Probable Quaternary Structures
by Eric Martz, April 2001.
a resource within Protein Explorer
Thanks to Kim Henrick for providing most of the examples below.

Many proteins normally exist as oligomers, but the oligomer is often incomplete in the published PDB file. An educated guess about the complete oligomer, and the corresponding PDB file, is available at the Probable Quaternary Structures (PQS) site of the European Bioinformatics Institute.

In order for PQS to report a specific oligomer, that oligomer must occur in the crystal, or else the authors of the PDB file must specify the symmetry operations required to generate the oligomer (commonly done for virus capsids). PQS looks at the interchain contact patches in the crystal, and makes an automated judgement about whether they are likely to represent specific oligomer interfaces, or merely contacts that occur only in the crystal (Henrick & Thornton, 1998). Any contact less than 400 Å2 per chain is deemed a For quaternary structures known from independent sources, the interfacial area per chain rarely falls below this value, and may be as high as 5,000 Å2. The mean area of specific contact between a protein antigen and an antibody is 800 Å2 per chain (Janin, 1997). In order to be deemed a specific oligomeric contact by PQS, the contact must not only have an interfacial area larger than 400 Å2 per chain, but must also satisfy an empirical weighted score with contributions from the loss of solvent accessible surface, gain in solvation free energy, the number of residues buried at the interface, and the number of salt bridges and disulfide bridges, if any.

There are numerous possibile relations between the asymmetric unit in the published PDB file, and specific oligomers. Here are some examples.

  1. The published PDB file may contain a single chain, or multiple chains, but there is no specific oligomer, because all contacts in the crystal are crystal contacts only. Examples are 104l (lysozyme mutant) and 1b6b (serotonin N-acetyltransferase) : each of these PDB files contains a homodimer, but in each case, the interface is a crystal contact and there are no specific oligomers. By using the link to PQS available in the External Resources window (opened from the PE Site Map) you will learn that the homodimer is a crystal artifact, and you will be offered a PDB file containing only a

  2. The published PDB file may happen to contain exactly the specific oligomer, as for the homodimers of 4mdh (malate dehydrogenase) or 1bdy (protein kinase C). Consulting PQS will reveal this.

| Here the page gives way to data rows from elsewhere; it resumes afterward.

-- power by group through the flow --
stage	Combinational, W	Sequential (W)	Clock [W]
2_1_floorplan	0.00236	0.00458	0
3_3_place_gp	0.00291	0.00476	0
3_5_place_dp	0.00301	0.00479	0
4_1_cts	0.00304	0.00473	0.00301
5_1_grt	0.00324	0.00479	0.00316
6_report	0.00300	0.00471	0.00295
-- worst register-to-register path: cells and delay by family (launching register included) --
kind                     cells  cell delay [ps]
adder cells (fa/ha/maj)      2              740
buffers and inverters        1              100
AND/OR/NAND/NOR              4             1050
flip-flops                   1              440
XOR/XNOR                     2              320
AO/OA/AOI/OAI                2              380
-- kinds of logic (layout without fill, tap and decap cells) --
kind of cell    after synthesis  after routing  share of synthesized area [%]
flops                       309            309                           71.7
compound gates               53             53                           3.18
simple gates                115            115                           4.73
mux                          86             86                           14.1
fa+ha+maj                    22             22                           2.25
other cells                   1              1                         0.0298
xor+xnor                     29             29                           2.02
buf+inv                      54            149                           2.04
**config.mk**
```make
export PLATFORM = sky130hd
export DESIGN_NAME = dmem_arbiter
export DESIGN_NICKNAME = d
export VERILOG_FILES = /design/src/rtl/dmem_arbiter.sv
export SDC_FILE = /design/constraint.sdc
export NUM_CORES = 1
export LEC_CHECK = 0
export CAP_MARGIN = 15
export CORE_ASPECT_RATIO = 0.7
export CORE_UTILIZATION = 20
export CTS_BUF_LIST = sky130_fd_sc_hd__clkbuf_8 sky130_fd_sc_hd__clkbuf_16
export DETAILED_ROUTE_END_ITERATION = 10
export PLACE_DENSITY = 0.85
export SYNTH_ARGS = -nofsm -noshare
export SYNTH_HDL_FRONTEND = slang
export SYNTH_SLANG_ARGS = --single-unit
```
**constraint.sdc**
```tcl
create_clock -name clk -period 2 [get_ports clk]
set_input_delay 0.6 -clock clk [delete_from_list [all_inputs] [get_ports clk]]
set_output_delay 0.6 -clock clk [all_outputs]
set_load 0.1 [all_outputs]
```
**src/rtl/dmem_arbiter.sv**
```systemverilog
// dmem_arbiter: shares the single-port data RAM between the processor and the pixel reader,
// processor first, with a streak counter bounding how long the pixel reader can be starved.
module dmem_arbiter #(
   parameter int ADDR_W       = 8,
   parameter int DATA_W       = 32,
   parameter int STARVE_LIMIT = 4
) (
   input  logic              clk,
   input  logic              rst,
   input  logic              cpu_req,
   input  logic              cpu_we,
   input  logic [ADDR_W-1:0] cpu_addr,
   input  logic [DATA_W-1:0] cpu_wdata,
   output logic              cpu_stall,
   output logic              cpu_rvalid,
   output logic [DATA_W-1:0] cpu_rdata,
   input  logic              pix_req,
   input  logic [ADDR_W-1:0] pix_addr,
   output logic              pix_gnt,
   output logic              pix_rvalid,
   output logic [DATA_W-1:0] pix_rdata,
   output logic              mem_en,
   output logic              mem_we,
   output logic [ADDR_W-1:0] mem_addr,
   output logic [DATA_W-1:0] mem_wdata,
   input  logic [DATA_W-1:0] mem_rdata
);
   localparam int SW = $clog2(STARVE_LIMIT + 1);
   localparam logic [SW-1:0] LIMIT = SW'(STARVE_LIMIT);

   logic [SW-1:0] streak_q, streak_d;
   logic          rd_cpu_q, rd_cpu_d;
   logic          rd_pix_q, rd_pix_d;
   logic          cpu_gnt;

   always_comb begin
      cpu_gnt    = cpu_req & ~(pix_req & (streak_q == LIMIT));
      pix_gnt    = pix_req & ~cpu_gnt;
      cpu_stall  = cpu_req & ~cpu_gnt;
      mem_en     = cpu_gnt | pix_gnt;
      mem_we     = cpu_gnt & cpu_we;
      mem_addr   = cpu_gnt ? cpu_addr : pix_gnt ? pix_addr : '0;
      mem_wdata  = cpu_gnt ? cpu_wdata : '0;
      // the streak only grows while the pixel reader is actually waiting
      streak_d   = (cpu_gnt & pix_req) ? ((streak_q == LIMIT) ? streak_q : streak_q + 1'b1) : '0;
      rd_cpu_d   = cpu_gnt & ~cpu_we;
      rd_pix_d   = pix_gnt;
      cpu_rvalid = rd_cpu_q;
      pix_rvalid = rd_pix_q;
      cpu_rdata  = rd_cpu_q ? mem_rdata : '0;
      pix_rdata  = rd_pix_q ? mem_rdata : '0;
   end

   always_ff @(posedge clk or posedge rst) begin
      if (rst) begin
         streak_q <= '0;
         rd_cpu_q <= 1'b0;
         rd_pix_q <= 1'b0;
      end else begin
         streak_q <= streak_d;
         rd_cpu_q <= rd_cpu_d;
         rd_pix_q <= rd_pix_d;
      end
   end
endmodule
```
==> run_results.csv, run 1 <==
group,metric,value,unit
yosys,syn-cell-area,0.00105,sq mm
yosys,synthCells,161,
placement,hpwl,8.58,mm
placement,gp_congestion,0.785,
yosys,synth.net_count,248,
floorplanning,floorplan.initialDensity,21.4,%
yosys,ys_ff_latch,5,
floorplanning,fp.dieW,88.7,um
placement,port-buffer-count,194,
yosys,ys.flop_type,"dfrtp_1",
yosys,synth.avg_cell_area,6.54,sq um
run_status,status,"aborted with a tool error",
run_status,stop_error,"[ERROR DPL-0033] detailed placement checks failed during check placement.",
floorplanning,die_h,62.7,um
floorplanning,ios,195,
yosys,synthArstFlopShare,100,%
yosys,ys_seq_area_share,11.9,%
yosys,yosys_warnings,0,
yosys,yosys.cell_types.count,22,
run_status,lastStage,"3_5_place_dp",
floorplanning,rows,21,
yosys,synth_edf_count,0,
synthesized netlist by cell type, types with 2 or more instances:
cell,instances,area [sq um]
clkbuf_2,2,10.0
and3_1,34,213
dfrtp_1,5,125
inv_1,3,11.3
clkbuf_1,9,33.8
o22ai_1,8,50.1
buf_2,4,20.0
and2_1,64,400
nand2_1,18,67.6
ha_1,2,25.0
metrics by stage:
stage	setup WS (ns)	hold WS, ns	area, sq um
after floorplan	-0.161	0.378	1510
after global placement	-0.453	0.461	4740
kinds of logic after synthesis:
family	count (synthesis)	synth area share, %
buf+inv	19	7.84
simple gates	125	71.3
flops	5	11.9
compound gates	10	6.65
fa+ha+maj	2	2.37
==> run 2, diff against run 1 <==
CORE_AREA = 2 2 76 78   (was unset)
CORE_ASPECT_RATIO = unset   (was 0.7)
CORE_UTILIZATION = unset   (was 20)
CTS_BUF_LIST = unset   (was sky130_fd_sc_hd__clkbuf_8 sky130_fd_sc_hd__clkbuf_16)
DIE_AREA = 0 0 78 80   (was unset)
PLACE_DENSITY = unset   (was 0.85)
PLACE_DENSITY_LB_ADDON = 0.15   (was unset)
==> run_results.csv, run 2 <==
group,metric,value,unit
run_status,status,"complete, but fails checks",
run_status,violations,"negative setup slack",
yosys,synth_area_leaders,"and2_1, and3_1, dfrtp_1",
layout,layout.cells.most_common_list,"buf_12, and2_4, dlygate4sd2_1, clkdlybuf4s50_1, and3_4",
critical_path,cp_slowest_stage_delay,0.38,ns
critical_path,cp_max_fo,5,
floorplanning,dieArea,0.00624,sq mm
cts,ctsRootBufferMaster,"clkbuf_8",
yosys,synth.avg_cell_area,6.54,sq um
layout,final_common_cell,"buf_12",
yosys,synth.most_common_cell,"and2_1",
critical_path,startpoint_type,"flip-flop",
floorplanning,fp.dieW,78,um
layout,drive_gt1_share,73.7,%
cts,numCtsBuffers,3,
critical_path,r2r_slack,0.56,ns
grt,grt_first_pass_wirelength,12.0,mm
critical_path,path_cells,"inv_2, ha_4, and3_2, o22ai_4, buf_12",
worst_hold_path,min-delay-path-class,"primary input to async pin",
detailed_routing,avgRoutedWirePerCell,18.1,um
grt,grt_pass1_vias,2212,
yosys,synth_common_cells,"and2_1, and3_1, nand2_1",
grt,track_usage,24.7,%
cts,clock_sinks,5,
critical_path,worstReg2RegStart,"streak_q[0]",
critical_path,critPathSlowestCell,"dfrtp_1",
critical_path,crit_type,"flip-flop to primary output",
yosys,ys_seq_area_share,11.9,%
power_and_ir_drop,p_per_area,409,mW/mm^2
yosys,synth_top_area_share,38.0,%
grt,overflow,0,
yosys,yosys.cell_types.count,22,
yosys,synth_edf_count,0,
critical_path,startpoint,"streak_q[0]",
detailed_routing,drt-total-wl,8.01,mm
floorplanning,core_region_area,0.00541,sq mm
placement,hpwl,6.73,mm
run,cap_violations,0,
floorplanning,die_h,80,um
layout,regMostFlops,"streak_q",
power_and_ir_drop,ir_worst_vdd,261,uV
cts,cts_max_level,1,
sta,period_minus_slack,2.18,ns
detailed_routing,drt_iter0_drc,28,
yosys,syn-cell-area,0.00105,sq mm
detailed_routing,vias_per_cell,4.51,
sta,fin_ws,-0.175,ns
grt,grt_start_max_net_pins,22,
critical_path,cp_data_required_time,1.40,ns
placement,gp_congestion,0.764,
detailed_routing,vias,2000,
floorplanning,floorplan.initialDensity,19.5,%
yosys,yosysTopAreaCell,"and2_1",
sta,hold_viol_final,0,
yosys,yosys_warnings,0,
detailed_routing,postRouteAntennaNets,0,
detailed_routing,firstDrtPassIters,4,
sta,slew_headroom,76.2,%
sta,slew_viol_final,0,
cts,clockBufferDepth,2,
sta,fmax,0.460,GHz
sta,setup_viol,43,
sta,worst_pin_slew,0.357,ns
yosys,synth.net_count,248,
power_and_ir_drop,power,0.00199,W
yosys,ys.flop_type,"dfrtp_1",
power_and_ir_drop,p_leak,2.14,nW
critical_path,cp_data_arrival_time,1.58,ns
critical_path,cp-end-kind,"primary output",
cts,insertion_delay,0.23,ns
critical_path,worstRegToRegCells,5,
layout,final_area,0.00487,sq mm
cts,hold_buffers,0,
layout,largest_register_ff_count,3,
cts,cts.clk_slew.worst_paths,0.04,ns
placement,placed_cell_area,0.00475,sq mm
floorplanning,rows,27,
yosys,synthArstFlopShare,100,%
grt,grt_antenna_before_repair,2,
placement,port-buffer-count,194,
layout,nNetsFinal,457,
yosys,synthCells,161,
sta,fin_crit_sh,109,%
layout,syn2layout_area_growth,362,%
detailed_routing,drc_errors,0,
yosys,ys_ff_latch,5,
layout,fillers,213,
sta,rsz0062_at_grt,"true",
floorplanning,ios,195,
sta,fin_skew,0.00547,ns
cts,tritoncts,"done",
run 2: final cells by class:
class	count	area [sq um]	share of cell area (%)
flip-flops and latches	5	128	2.62
well taps	72	90.1	1.85
multi-input cells	138	1360	27.9
repair buffers	219	3230	66.3
diodes	2	5.00	0.103
inverters	3	11.3	0.231
clock buffers	4	45.0	0.925
run 2: power by group:
part,switching (W),leakage [nW],total [W],internal (W)
Combinational,0.00101,2.05,0.00168,0.000677
Clock,0.0000557,0.0228,0.000193,0.000137
Sequential,0.00000661,0.0639,0.000113,0.000106
run 2: timing repair:
item,4_1_cts,5_1_grt
pin swaps,25,15
gates resized for setup,77,6
cloned,2,0
setup buffers,3,2
setup endpoints to repair,106,46
run 2: worst max-delay path, delay by kind of cell, from the launching register on:
| family | cells | cell delay [ns] |
|---|---|---|
| fa+ha+maj | 1 | 0.19 |
| compound gates | 1 | 0.22 |
| buf+inv | 2 | 0.26 |
| flops | 1 | 0.38 |
| simple gates | 1 | 0.30 |
run 2: per-layer routing:
layer | track usage [%] | vias to the layer above | wire length [um]
met2 | 48.7 | 122 | 4510
li1 | - | 949 | -
met3 | 6.33 | 10 | 678
met1 | 25.2 | 919 | 2660
met4 | 7.54 | 0 | 164
met5 | 0 | - | 0
run 2: logic make-up after synthesis:
group | after synthesis | share of synthesized area [%]
flip-flops | 5 | 11.9
buffers and inverters | 19 | 7.84
AO/OA/AOI/OAI | 10 | 6.65
AND/OR/NAND/NOR | 125 | 71.3
adder cells (fa/ha/maj) | 2 | 2.37
run 2: worst paths after layout:
path / endpoint
min reg2reg: streak_q[0]
max: mem_addr[1]
min: streak_q[2]
max reg2reg: streak_q[2]
max in group asynchronous: cpu_rvalid
min in group clk: streak_q[0]
run 2: stage by stage:
step | TNS [ns] | util [%] | setup slack [ns] | instances | hold WS, ns
finish | -5.99 | 90.1 | -0.175 | 443 | 0.576
CTS | -4.66 | 89.4 | -0.137 | 439 | 0.558
detailed placement | -20.86 | 87.9 | -0.474 | 431 | 0.532
global route | -7.82 | 90.1 | -0.215 | 442 | 0.602
global placement | -18.60 | 87.9 | -0.439 | 431 | 0.523
floorplan | -1.34 | - | -0.161 | 161 | 0.378
Note: power is estimated with default switching activity, not from simulation.
==> run 3, diff against run 2 <==
GPL_ROUTABILITY_DRIVEN = 0   (was unset)
==> results of run 3 <==
No change in the layout: final DEF, timing and power equal those of run 2.
==> run 4, diff against run 3 <==
REMOVE_ABC_BUFFERS = 1   (was unset)
==> run_results.csv, run 4 (synthesis results as in run 2) <==
group,metric,value,unit
sta,slew_viol_final,0,
cts,numCtsBuffers,3,
layout,syn2layout_area_growth,369,%
layout,largest_register_ff_count,3,
cts,tritoncts,"done",
cts,insertion_delay,0.23,ns
layout,n_antenna_cell,0,
critical_path,worstReg2RegStart,"streak_q[1]",
sta,worst_pin_slew,0.314,ns
critical_path,cp_max_fo,5,
grt,grt_pass1_vias,2235,
power_and_ir_drop,ir_worst_vdd,338,uV
sta,setup_viol,43,
layout,regMostFlops,"streak_q",
critical_path,cp-end-kind,"primary output",
layout,final_common_cell,"buf_12",
detailed_routing,drc_errors,0,
floorplanning,die_h,80,um
run_status,violations,"negative setup slack",
detailed_routing,drt_iter0_drc,70,
floorplanning,ios,195,
sta,fin_skew,0.00218,ns
critical_path,worstRegToRegCells,4,
sta,rsz0062_at_grt,"true",
placement,placed_cell_area,0.00423,sq mm
grt,grt_start_max_net_pins,34,
layout,drive_gt1_share,66.0,%
critical_path,startpoint,"streak_q[1]",
critical_path,startpoint_type,"flip-flop",
detailed_routing,drt-total-wl,10.6,mm
floorplanning,floorplan.initialDensity,19.5,%
detailed_routing,vias_per_cell,4.95,
grt,grt_antenna_before_repair,1,
cts,ctsRootBufferMaster,"clkbuf_8",
run,cap_violations,0,
cts,clockBufferDepth,2,
layout,nNetsFinal,459,
sta,hold_slack,0.583,ns
critical_path,cp_data_arrival_time,1.68,ns
detailed_routing,vias,2192,
cts,hold_buffers,0,
grt,track_usage,27.3,%
sta,slew_headroom,79.1,%
floorplanning,rows,27,
placement,port-buffer-count,194,
detailed_routing,avgRoutedWirePerCell,23.8,um
sta,fin_ws,-0.281,ns
placement,hpwl,5.77,mm
floorplanning,dieArea,0.00624,sq mm
critical_path,cp_data_required_time,1.40,ns
cts,cts_max_level,1,
power_and_ir_drop,p_per_area,413,mW/mm^2
worst_hold_path,min-delay-path-class,"primary input to async pin",
power_and_ir_drop,p_leak,2.17,nW
detailed_routing,firstDrtPassIters,6,
grt,grt_first_pass_wirelength,13.1,mm
grt,overflow,0,
cts,clock_sinks,5,
run_status,status,"complete, but fails checks",
layout,final_area,0.00494,sq mm
cts,cts.clk_slew.worst_paths,0.04,ns
layout,layout.cells.most_common_list,"buf_12, clkdlybuf4s50_1, and2_4, and3_4, dlygate4sd2_1",
sta,fin_crit_sh,114,%
floorplanning,core_region_area,0.00541,sq mm
sta,hold_viol_final,0,
sta,period_minus_slack,2.28,ns
critical_path,crit_type,"flip-flop to primary output",
sta,fmax,0.438,GHz
detailed_routing,postRouteAntennaNets,0,
floorplanning,fp.dieW,78,um
[run 4: layout make-up]
class / count / area, sq um
repair buffers: 221 / 3380
flip-flops and latches: 5 / 125
clock buffers: 4 / 45.0
fillers: 177 / 463
inverters: 3 / 11.3
well taps: 72 / 90.1
multi-input cells: 138 / 1290
[run 4: metal layers]
layer  share of wire, %  vias up  routed length (um)  GRT usage (%)
met5               0.11        -                  12              0
met4                3.3        2                 350           7.02
met3                9.9       34                1050           9.84
met2                 53      181                5620           50.9
met1                 33     1019                3530           29.0
li1                   -      956                   -              -
[run 4: per-stage QoR]
step	utilization (%)	setup slack [ns]	cells	power, W	TNS (ns)
3_5_place_dp	78.3	-0.526	423	0.00167	-23.16
6_report	91.4	-0.281	443	0.00204	-10.02
4_1_cts	90.8	-0.158	442	0.00199	-6.07
3_3_place_gp	78.3	-0.464	423	0.00166	-20.97
5_1_grt	91.4	-0.296	443	0.00208	-10.94
2_1_floorplan	-	-0.988	145	0.000967	-62.69
[run 4: what timing repair did]
item,in CTS,in global routing
gates cloned,5,1
buffers inserted,10,0
pin swaps,15,24
resized for setup,162,3
setup endpoints to repair,108,48
[run 4: final timing paths]
check / endpoint / slack (ns)
hold / removal: cpu_rvalid / 0.58
max in group asynchronous: pix_rvalid / 1.23
min in group clk: streak_q[0] / 0.58
setup reg to reg: streak_q[2] / 0.61
hold reg to reg: streak_q[0] / 0.58
setup / recovery: mem_addr[1] / -0.28
[run 4: power by group]
| part | switching [W] | internal, W |
|---|---|---|
| clock | 0.0000654 | 0.000138 |
| sequential | 0.00000310 | 0.000106 |
| combinational | 0.00104 | 0.000689 |
[run 4: critical path, stage by stage, from the launching register on]
cell     delay (ns)
dfrtp_1        0.40
inv_2          0.07
ha_4           0.18
buf_6          0.12
and3_4         0.23
o22ai_4        0.23
buf_12         0.21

  3. The published PDB file may contain more than one copy of the specific oligomer. An example is 12e8 (Fab of immunoglobulin) which contains four chains representing two copies of the heterodimer. Consulting PQS will reveal this.

  4. The published PDB file may contain only part of the specific oligomer. An example is 1hho (human oxyhemoglobin) which contains an alpha-beta heterodimer. This is only half of the specific tetramer. To get the complete tetramer, while viewing 1hho in PE, use the link to PQS available in the External Resources window (available from the PE Site Map).

    Another example is 5cev (arginase). The specific oligomer is a hexamer, but file 5cev contains two half-hexamers with a crystal contact interface between them.

  5. A specific homodimer may appear in the PDB file as a crystal-contact dimer. That is, the actual oligomer may be a homodimer, and the published PDB file may contain a homodimer. However, the interface in the PDB-file dimer may be a crystal contact interface, rather than the specific homodimeric interface. An example is 1qrd (quinone reductase), where PQS suggests two plausible dimers, neither of which is the dimer in the published PDB file.

  6. For truncated proteins, oligomers may occur that are impossible in the native protein. For example, 1bk5 (karyopherin alpha) is a truncated part of the natural chain, and forms a dimer that would be prevented by the full-length chain. Dimerization is dependent upon Y397. Mutation Y397D prevents this artifactual dimerization, leading to the monomer 1ee5.

  7. The specific oligomer may be a complete virus capsid, such as for poliovirus (2plv), or simian virus 40 (1sva). (See also the Chime presentation SV40 Capsid Assembly.) In these cases, the authors typically specify the symmetry operations needed to construct the capsid in the PDB file header.

References

  1. Dasgupta, S., G. H. Iyer, S. H. Bryant, C. E. Lawrence, and J. A. Bell. 1997. Extent and nature of contacts between protein molecules in crystal lattices and between subunits of protein oligomers. Proteins. 28:494-514.
  2. Henrick, K., and J. M. Thornton. 1998. PQS: a protein quaternary structure file server. Trends. Biochem. Sci. 23:358-361.
  3. Janin, J. 1997. Specific versus non-specific contacts in protein crystals [letter]. Nat. Struct. Biol. 4:973-974.
  4. Ponstingl, H., K. Henrick, and J. M. Thornton. 2000. Discriminating between homodimeric and monomeric proteins in the crystalline state. Proteins. 41:47-57.